## DATASET EXTRACT

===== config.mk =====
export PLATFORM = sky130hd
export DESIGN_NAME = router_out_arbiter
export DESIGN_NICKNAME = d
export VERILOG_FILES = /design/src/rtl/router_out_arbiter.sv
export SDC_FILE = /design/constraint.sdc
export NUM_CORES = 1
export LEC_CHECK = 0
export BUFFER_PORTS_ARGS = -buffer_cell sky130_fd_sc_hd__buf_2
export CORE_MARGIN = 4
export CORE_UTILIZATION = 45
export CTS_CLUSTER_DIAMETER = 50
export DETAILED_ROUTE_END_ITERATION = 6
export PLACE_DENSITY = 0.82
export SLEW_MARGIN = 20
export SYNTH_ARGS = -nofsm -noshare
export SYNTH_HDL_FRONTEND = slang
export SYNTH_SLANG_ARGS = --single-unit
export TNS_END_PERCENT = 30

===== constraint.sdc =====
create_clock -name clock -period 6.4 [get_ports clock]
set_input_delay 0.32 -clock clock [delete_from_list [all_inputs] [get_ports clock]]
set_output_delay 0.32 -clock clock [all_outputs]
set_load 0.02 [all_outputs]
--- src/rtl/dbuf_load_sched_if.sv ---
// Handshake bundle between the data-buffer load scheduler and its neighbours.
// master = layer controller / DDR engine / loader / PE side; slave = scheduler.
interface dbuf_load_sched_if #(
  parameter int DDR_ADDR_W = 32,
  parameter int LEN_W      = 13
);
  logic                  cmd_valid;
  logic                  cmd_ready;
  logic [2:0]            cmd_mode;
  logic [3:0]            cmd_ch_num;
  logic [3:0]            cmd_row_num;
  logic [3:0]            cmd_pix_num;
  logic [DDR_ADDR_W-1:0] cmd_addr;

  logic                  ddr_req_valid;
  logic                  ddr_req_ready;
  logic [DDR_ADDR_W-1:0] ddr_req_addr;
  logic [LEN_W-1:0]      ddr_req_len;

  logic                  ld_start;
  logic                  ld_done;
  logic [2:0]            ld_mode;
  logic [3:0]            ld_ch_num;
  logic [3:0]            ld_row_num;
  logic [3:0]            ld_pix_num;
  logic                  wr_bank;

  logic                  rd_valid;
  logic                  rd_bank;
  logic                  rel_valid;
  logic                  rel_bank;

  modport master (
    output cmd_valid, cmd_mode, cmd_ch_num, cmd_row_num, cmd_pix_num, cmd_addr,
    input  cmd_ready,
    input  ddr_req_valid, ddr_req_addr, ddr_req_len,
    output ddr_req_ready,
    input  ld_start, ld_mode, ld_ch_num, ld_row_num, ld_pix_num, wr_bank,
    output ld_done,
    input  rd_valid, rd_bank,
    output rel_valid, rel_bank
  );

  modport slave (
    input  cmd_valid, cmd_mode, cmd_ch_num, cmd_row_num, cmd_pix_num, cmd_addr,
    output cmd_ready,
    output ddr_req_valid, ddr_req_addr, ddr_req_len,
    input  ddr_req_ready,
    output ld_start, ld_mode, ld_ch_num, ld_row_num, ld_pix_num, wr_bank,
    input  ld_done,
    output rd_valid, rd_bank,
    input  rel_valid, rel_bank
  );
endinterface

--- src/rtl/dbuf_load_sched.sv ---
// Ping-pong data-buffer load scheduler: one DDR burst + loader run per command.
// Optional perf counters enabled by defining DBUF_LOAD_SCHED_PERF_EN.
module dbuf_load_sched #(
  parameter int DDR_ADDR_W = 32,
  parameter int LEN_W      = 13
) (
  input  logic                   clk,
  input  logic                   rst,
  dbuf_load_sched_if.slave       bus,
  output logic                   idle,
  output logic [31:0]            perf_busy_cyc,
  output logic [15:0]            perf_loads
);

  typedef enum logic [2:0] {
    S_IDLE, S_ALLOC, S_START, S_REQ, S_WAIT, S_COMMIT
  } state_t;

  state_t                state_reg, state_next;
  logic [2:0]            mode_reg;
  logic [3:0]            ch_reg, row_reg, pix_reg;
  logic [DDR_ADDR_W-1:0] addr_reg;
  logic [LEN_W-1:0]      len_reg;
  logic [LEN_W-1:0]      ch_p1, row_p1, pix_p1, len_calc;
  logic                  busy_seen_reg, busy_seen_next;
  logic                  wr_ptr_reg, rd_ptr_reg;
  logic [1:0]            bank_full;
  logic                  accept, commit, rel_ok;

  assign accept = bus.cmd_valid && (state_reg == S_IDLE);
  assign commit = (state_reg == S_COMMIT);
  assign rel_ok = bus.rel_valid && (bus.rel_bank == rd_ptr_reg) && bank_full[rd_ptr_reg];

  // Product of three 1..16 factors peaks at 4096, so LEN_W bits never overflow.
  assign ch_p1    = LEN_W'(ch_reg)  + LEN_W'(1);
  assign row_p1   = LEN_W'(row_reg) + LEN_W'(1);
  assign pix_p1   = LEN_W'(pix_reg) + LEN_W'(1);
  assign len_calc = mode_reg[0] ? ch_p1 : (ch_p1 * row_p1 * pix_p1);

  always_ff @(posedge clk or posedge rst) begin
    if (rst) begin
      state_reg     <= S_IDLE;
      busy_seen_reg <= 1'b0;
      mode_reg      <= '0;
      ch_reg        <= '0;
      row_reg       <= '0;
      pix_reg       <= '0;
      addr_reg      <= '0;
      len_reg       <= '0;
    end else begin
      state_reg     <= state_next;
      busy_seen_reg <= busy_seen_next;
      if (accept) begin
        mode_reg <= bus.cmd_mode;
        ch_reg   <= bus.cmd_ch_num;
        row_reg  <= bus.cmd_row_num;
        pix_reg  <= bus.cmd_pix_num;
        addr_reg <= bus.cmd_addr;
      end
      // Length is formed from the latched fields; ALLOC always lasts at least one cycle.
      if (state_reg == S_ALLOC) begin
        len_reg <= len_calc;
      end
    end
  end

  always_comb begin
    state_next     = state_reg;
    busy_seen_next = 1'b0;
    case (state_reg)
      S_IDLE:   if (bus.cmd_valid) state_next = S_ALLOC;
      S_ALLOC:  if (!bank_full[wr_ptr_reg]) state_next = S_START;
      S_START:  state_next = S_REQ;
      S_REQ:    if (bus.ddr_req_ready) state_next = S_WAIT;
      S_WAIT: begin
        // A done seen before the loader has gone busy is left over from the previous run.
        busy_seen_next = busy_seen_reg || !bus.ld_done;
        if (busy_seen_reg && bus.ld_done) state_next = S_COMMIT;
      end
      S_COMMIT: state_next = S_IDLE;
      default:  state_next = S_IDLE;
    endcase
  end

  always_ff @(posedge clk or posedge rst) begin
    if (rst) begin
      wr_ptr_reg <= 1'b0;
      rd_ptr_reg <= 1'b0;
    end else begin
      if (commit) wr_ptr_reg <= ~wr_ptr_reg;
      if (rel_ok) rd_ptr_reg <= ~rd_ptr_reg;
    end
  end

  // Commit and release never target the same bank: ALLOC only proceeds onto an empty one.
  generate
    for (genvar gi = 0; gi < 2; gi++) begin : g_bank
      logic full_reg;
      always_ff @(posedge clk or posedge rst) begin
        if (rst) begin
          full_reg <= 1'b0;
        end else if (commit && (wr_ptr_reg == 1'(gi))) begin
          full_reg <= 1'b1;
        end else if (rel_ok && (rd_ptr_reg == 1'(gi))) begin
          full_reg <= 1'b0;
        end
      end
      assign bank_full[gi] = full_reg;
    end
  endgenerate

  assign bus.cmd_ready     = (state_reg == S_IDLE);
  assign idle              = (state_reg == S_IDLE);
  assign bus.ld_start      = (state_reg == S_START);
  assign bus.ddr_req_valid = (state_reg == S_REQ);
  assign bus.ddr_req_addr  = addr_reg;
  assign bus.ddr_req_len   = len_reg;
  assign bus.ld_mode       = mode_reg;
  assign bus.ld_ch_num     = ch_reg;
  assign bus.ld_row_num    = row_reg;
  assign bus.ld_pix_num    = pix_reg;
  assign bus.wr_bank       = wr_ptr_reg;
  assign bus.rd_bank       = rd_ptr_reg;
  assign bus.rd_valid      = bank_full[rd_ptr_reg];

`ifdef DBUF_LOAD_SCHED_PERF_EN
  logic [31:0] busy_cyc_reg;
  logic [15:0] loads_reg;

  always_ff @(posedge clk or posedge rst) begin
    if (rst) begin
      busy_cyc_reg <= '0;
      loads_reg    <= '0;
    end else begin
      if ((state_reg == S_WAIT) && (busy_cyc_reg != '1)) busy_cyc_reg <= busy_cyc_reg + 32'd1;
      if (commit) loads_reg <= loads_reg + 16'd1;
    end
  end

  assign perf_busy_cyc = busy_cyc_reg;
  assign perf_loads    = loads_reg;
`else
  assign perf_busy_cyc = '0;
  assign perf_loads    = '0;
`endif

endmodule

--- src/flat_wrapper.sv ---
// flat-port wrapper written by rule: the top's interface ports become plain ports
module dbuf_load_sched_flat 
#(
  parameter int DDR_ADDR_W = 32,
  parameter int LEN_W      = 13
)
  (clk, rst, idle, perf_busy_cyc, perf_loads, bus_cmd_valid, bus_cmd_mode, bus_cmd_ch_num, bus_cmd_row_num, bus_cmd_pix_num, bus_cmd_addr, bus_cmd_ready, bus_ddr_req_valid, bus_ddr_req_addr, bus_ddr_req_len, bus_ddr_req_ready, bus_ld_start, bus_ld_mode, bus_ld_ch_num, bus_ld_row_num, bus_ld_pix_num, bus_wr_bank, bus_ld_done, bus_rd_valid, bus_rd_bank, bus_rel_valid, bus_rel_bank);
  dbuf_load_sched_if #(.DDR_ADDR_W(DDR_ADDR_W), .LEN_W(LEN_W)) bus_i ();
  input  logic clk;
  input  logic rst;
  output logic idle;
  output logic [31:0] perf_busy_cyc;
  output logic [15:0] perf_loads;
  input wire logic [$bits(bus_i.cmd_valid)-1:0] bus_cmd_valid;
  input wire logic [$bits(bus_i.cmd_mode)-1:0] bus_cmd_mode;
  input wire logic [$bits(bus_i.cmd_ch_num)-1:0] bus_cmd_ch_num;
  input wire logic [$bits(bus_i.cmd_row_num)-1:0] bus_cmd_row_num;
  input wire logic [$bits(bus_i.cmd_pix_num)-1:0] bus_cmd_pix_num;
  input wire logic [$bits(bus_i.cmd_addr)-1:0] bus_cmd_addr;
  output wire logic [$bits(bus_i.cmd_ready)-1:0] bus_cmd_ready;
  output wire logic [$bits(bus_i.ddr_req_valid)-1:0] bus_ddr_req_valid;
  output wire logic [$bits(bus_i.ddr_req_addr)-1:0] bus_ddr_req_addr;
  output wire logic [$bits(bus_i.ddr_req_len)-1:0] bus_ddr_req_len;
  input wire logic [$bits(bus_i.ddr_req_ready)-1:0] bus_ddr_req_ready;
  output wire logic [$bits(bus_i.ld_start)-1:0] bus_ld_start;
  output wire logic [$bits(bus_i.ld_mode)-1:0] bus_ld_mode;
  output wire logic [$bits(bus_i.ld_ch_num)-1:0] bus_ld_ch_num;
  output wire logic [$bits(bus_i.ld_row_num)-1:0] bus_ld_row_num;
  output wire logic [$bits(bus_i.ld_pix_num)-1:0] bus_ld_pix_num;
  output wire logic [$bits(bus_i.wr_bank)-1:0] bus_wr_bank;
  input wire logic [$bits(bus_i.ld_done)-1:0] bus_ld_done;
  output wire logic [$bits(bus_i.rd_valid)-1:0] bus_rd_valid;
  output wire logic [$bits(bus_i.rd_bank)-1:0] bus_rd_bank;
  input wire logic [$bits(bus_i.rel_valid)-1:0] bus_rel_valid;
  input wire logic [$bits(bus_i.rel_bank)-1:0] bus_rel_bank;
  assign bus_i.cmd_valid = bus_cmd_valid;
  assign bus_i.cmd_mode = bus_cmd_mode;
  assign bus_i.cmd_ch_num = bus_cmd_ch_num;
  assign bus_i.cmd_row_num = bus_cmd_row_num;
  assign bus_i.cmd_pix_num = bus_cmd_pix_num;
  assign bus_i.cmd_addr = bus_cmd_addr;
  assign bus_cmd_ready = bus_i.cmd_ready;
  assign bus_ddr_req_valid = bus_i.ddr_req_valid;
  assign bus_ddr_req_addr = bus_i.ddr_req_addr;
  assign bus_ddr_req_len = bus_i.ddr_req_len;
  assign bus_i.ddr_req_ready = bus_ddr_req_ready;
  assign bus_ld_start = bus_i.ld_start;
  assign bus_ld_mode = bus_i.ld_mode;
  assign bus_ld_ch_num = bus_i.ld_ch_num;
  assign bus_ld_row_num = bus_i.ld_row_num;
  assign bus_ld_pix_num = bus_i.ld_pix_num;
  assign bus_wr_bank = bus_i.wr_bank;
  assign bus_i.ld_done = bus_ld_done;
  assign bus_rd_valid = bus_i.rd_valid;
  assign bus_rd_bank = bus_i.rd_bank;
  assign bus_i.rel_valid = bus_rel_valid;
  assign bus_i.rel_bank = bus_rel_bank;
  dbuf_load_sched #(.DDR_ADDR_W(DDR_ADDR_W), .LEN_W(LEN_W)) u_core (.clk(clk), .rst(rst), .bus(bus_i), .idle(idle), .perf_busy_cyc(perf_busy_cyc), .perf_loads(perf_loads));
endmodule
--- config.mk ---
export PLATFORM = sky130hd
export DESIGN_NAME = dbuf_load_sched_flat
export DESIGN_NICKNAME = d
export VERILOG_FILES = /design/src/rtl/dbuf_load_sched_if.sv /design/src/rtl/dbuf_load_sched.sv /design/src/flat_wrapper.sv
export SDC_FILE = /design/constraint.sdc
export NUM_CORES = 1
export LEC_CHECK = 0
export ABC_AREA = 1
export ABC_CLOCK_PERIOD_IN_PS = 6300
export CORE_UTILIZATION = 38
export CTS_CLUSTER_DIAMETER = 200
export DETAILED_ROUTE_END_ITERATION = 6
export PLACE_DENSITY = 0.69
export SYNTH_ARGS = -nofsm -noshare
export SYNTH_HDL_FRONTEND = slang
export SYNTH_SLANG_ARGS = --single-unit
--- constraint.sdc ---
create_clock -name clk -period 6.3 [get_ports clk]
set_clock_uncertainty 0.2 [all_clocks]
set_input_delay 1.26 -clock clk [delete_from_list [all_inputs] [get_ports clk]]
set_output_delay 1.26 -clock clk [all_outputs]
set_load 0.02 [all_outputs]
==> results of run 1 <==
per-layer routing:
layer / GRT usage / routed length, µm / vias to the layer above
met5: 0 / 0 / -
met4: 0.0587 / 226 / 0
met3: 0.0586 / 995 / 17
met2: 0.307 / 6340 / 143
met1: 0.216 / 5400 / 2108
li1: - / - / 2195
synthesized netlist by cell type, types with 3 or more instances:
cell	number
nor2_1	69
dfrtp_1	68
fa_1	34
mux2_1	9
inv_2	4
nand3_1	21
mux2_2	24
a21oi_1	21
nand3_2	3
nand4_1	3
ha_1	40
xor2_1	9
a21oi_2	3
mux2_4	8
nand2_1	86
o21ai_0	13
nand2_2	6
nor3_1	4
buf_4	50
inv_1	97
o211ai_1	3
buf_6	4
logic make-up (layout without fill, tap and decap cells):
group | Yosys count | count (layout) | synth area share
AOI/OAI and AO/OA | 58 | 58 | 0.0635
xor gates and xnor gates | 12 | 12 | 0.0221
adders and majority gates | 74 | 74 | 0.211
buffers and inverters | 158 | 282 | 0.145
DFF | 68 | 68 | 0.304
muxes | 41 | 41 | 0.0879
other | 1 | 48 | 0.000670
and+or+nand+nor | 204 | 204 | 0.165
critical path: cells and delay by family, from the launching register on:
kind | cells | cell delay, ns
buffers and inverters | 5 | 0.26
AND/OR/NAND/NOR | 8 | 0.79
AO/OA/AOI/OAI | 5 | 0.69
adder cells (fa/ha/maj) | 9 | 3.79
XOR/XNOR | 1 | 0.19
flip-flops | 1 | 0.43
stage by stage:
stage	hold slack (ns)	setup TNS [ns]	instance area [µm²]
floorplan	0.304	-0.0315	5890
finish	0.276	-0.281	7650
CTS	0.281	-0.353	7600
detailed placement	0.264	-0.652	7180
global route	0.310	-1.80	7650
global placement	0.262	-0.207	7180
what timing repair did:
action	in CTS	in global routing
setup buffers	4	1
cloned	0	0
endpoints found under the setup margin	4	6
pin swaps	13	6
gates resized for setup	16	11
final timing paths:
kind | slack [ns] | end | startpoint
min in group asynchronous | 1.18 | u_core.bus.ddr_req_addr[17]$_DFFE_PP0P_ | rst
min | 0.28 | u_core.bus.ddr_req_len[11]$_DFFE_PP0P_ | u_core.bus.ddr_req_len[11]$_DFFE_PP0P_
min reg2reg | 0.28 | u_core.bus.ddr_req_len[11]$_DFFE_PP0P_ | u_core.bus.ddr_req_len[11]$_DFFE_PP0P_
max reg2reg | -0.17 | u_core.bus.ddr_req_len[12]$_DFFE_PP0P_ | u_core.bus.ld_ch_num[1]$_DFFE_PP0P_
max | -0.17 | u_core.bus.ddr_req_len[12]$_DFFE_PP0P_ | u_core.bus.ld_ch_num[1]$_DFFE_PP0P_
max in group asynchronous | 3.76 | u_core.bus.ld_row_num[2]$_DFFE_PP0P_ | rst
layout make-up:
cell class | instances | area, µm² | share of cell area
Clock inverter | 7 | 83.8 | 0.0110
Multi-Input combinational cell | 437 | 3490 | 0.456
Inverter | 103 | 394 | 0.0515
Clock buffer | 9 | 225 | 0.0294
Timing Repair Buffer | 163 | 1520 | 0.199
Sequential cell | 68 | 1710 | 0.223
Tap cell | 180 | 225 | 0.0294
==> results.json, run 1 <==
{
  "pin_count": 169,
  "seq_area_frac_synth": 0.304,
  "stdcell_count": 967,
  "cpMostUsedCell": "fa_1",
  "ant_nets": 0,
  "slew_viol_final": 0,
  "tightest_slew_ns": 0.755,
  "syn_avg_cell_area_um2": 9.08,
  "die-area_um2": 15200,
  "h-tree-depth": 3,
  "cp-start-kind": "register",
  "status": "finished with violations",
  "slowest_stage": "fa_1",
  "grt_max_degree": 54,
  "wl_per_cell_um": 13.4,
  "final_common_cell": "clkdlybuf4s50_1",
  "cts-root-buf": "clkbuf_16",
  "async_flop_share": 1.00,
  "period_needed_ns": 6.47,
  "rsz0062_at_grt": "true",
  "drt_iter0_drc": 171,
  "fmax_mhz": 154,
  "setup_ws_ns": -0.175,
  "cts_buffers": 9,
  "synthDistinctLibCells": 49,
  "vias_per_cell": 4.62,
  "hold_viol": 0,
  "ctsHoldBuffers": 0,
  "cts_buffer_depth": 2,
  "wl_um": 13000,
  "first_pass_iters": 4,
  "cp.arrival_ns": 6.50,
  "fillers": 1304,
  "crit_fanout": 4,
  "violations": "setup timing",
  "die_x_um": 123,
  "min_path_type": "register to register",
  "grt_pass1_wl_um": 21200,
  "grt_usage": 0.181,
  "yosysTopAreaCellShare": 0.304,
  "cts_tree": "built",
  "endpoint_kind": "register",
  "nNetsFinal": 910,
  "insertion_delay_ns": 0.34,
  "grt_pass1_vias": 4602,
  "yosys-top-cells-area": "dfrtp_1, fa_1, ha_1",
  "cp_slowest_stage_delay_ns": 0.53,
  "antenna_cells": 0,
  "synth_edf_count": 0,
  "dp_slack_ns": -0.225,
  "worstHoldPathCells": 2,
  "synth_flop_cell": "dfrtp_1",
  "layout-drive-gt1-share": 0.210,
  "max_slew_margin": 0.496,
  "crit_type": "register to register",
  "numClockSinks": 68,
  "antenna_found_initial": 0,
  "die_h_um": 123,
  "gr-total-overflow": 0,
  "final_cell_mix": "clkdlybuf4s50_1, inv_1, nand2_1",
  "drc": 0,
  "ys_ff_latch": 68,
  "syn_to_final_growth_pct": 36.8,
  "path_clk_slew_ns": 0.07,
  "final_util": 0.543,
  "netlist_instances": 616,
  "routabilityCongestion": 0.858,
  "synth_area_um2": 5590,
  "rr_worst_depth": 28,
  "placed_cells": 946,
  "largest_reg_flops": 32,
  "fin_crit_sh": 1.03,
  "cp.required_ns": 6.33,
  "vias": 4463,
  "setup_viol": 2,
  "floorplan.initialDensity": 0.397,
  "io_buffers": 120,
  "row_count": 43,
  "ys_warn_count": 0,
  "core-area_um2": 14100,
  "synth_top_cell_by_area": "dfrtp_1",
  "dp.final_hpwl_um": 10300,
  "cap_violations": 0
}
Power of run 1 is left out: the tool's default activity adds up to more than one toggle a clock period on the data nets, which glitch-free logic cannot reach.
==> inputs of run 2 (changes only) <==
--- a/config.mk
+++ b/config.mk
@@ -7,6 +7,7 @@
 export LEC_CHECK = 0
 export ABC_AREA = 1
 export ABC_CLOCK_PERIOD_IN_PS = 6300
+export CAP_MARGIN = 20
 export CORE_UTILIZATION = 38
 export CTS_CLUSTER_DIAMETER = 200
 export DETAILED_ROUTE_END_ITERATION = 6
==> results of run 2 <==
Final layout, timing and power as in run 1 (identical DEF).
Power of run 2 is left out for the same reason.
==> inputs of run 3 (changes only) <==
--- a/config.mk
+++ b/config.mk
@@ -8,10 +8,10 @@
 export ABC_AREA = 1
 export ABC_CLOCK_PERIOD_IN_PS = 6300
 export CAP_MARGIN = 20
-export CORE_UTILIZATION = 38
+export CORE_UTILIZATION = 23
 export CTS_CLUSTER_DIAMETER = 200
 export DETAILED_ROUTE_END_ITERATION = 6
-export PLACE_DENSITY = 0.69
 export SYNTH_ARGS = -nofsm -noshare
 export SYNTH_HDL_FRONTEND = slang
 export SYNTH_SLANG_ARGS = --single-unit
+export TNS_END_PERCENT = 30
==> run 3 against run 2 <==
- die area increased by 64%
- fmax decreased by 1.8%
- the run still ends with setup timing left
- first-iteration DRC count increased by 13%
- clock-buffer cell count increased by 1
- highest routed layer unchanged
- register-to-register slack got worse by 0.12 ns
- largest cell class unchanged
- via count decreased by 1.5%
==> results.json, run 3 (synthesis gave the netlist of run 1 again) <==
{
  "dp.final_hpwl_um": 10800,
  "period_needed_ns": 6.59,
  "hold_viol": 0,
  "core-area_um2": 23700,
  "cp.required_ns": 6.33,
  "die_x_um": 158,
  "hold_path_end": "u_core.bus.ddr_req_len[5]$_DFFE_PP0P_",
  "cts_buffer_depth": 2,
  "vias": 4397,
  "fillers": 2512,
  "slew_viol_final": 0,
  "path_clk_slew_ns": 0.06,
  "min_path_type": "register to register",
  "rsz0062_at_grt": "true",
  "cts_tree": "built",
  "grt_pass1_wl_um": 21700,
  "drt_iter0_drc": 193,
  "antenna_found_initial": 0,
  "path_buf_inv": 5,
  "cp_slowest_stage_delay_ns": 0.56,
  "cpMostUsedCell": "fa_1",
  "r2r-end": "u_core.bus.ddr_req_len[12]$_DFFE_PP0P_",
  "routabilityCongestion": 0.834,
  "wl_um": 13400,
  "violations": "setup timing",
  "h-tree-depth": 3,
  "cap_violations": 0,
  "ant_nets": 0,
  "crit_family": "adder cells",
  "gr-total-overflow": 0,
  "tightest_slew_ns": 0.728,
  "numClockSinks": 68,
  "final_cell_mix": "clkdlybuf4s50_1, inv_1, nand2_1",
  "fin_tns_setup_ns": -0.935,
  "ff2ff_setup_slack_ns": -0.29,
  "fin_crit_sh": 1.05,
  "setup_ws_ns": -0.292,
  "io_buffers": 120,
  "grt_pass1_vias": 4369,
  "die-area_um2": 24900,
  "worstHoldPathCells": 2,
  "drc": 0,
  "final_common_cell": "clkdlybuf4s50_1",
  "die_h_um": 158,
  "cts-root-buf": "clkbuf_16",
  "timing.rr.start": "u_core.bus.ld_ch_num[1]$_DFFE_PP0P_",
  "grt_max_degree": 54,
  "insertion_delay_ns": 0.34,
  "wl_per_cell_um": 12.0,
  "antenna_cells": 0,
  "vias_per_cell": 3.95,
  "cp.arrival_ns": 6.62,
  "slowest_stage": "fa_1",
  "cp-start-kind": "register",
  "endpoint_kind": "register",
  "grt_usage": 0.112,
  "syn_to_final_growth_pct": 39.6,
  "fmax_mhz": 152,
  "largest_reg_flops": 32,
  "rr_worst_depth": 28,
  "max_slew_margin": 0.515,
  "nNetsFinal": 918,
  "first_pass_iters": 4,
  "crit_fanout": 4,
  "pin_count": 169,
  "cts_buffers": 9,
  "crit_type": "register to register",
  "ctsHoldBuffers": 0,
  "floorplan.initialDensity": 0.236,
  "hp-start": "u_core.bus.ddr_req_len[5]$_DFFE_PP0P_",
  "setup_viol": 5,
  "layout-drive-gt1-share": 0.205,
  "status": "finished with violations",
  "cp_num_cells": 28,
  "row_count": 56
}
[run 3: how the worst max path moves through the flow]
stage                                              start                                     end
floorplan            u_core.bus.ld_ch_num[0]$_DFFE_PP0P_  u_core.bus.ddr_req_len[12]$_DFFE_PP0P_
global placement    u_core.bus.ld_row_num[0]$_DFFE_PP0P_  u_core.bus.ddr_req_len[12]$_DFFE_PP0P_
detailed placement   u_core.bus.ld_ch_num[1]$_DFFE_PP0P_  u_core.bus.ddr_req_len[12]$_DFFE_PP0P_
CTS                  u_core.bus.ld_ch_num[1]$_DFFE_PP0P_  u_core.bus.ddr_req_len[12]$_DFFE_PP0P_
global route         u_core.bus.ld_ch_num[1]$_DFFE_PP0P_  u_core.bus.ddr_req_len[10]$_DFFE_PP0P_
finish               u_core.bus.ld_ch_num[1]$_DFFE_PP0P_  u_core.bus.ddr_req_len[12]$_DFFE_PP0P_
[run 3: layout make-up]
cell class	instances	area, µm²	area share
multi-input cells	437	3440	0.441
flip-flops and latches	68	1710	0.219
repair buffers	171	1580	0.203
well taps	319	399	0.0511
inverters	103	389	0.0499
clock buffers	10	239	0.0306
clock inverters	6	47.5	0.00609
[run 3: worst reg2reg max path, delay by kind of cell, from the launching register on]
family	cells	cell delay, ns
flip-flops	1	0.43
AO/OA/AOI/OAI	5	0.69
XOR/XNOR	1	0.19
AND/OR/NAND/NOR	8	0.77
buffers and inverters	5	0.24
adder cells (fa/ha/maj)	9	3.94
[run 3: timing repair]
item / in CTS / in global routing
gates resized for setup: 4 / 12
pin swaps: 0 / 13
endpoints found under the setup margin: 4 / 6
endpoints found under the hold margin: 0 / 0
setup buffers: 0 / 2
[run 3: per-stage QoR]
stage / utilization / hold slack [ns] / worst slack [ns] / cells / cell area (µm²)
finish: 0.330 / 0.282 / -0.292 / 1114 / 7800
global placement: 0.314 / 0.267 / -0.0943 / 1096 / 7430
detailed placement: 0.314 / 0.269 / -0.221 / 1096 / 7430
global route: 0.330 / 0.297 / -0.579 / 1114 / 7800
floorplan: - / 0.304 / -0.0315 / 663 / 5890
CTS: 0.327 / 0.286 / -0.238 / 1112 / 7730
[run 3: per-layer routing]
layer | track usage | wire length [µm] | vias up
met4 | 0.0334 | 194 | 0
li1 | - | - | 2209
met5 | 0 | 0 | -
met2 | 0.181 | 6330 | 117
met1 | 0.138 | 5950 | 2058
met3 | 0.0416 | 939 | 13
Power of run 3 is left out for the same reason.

## WHAT TO WORK ON
Within the material above, show every line that includes "left".

## TASK OUTPUT
        // A done seen before the loader has gone busy is left over from the previous run.
Power of run 1 is left out: the tool's default activity adds up to more than one toggle a clock period on the data nets, which glitch-free logic cannot reach.
Power of run 2 is left out for the same reason.
- the run still ends with setup timing left
Power of run 3 is left out for the same reason.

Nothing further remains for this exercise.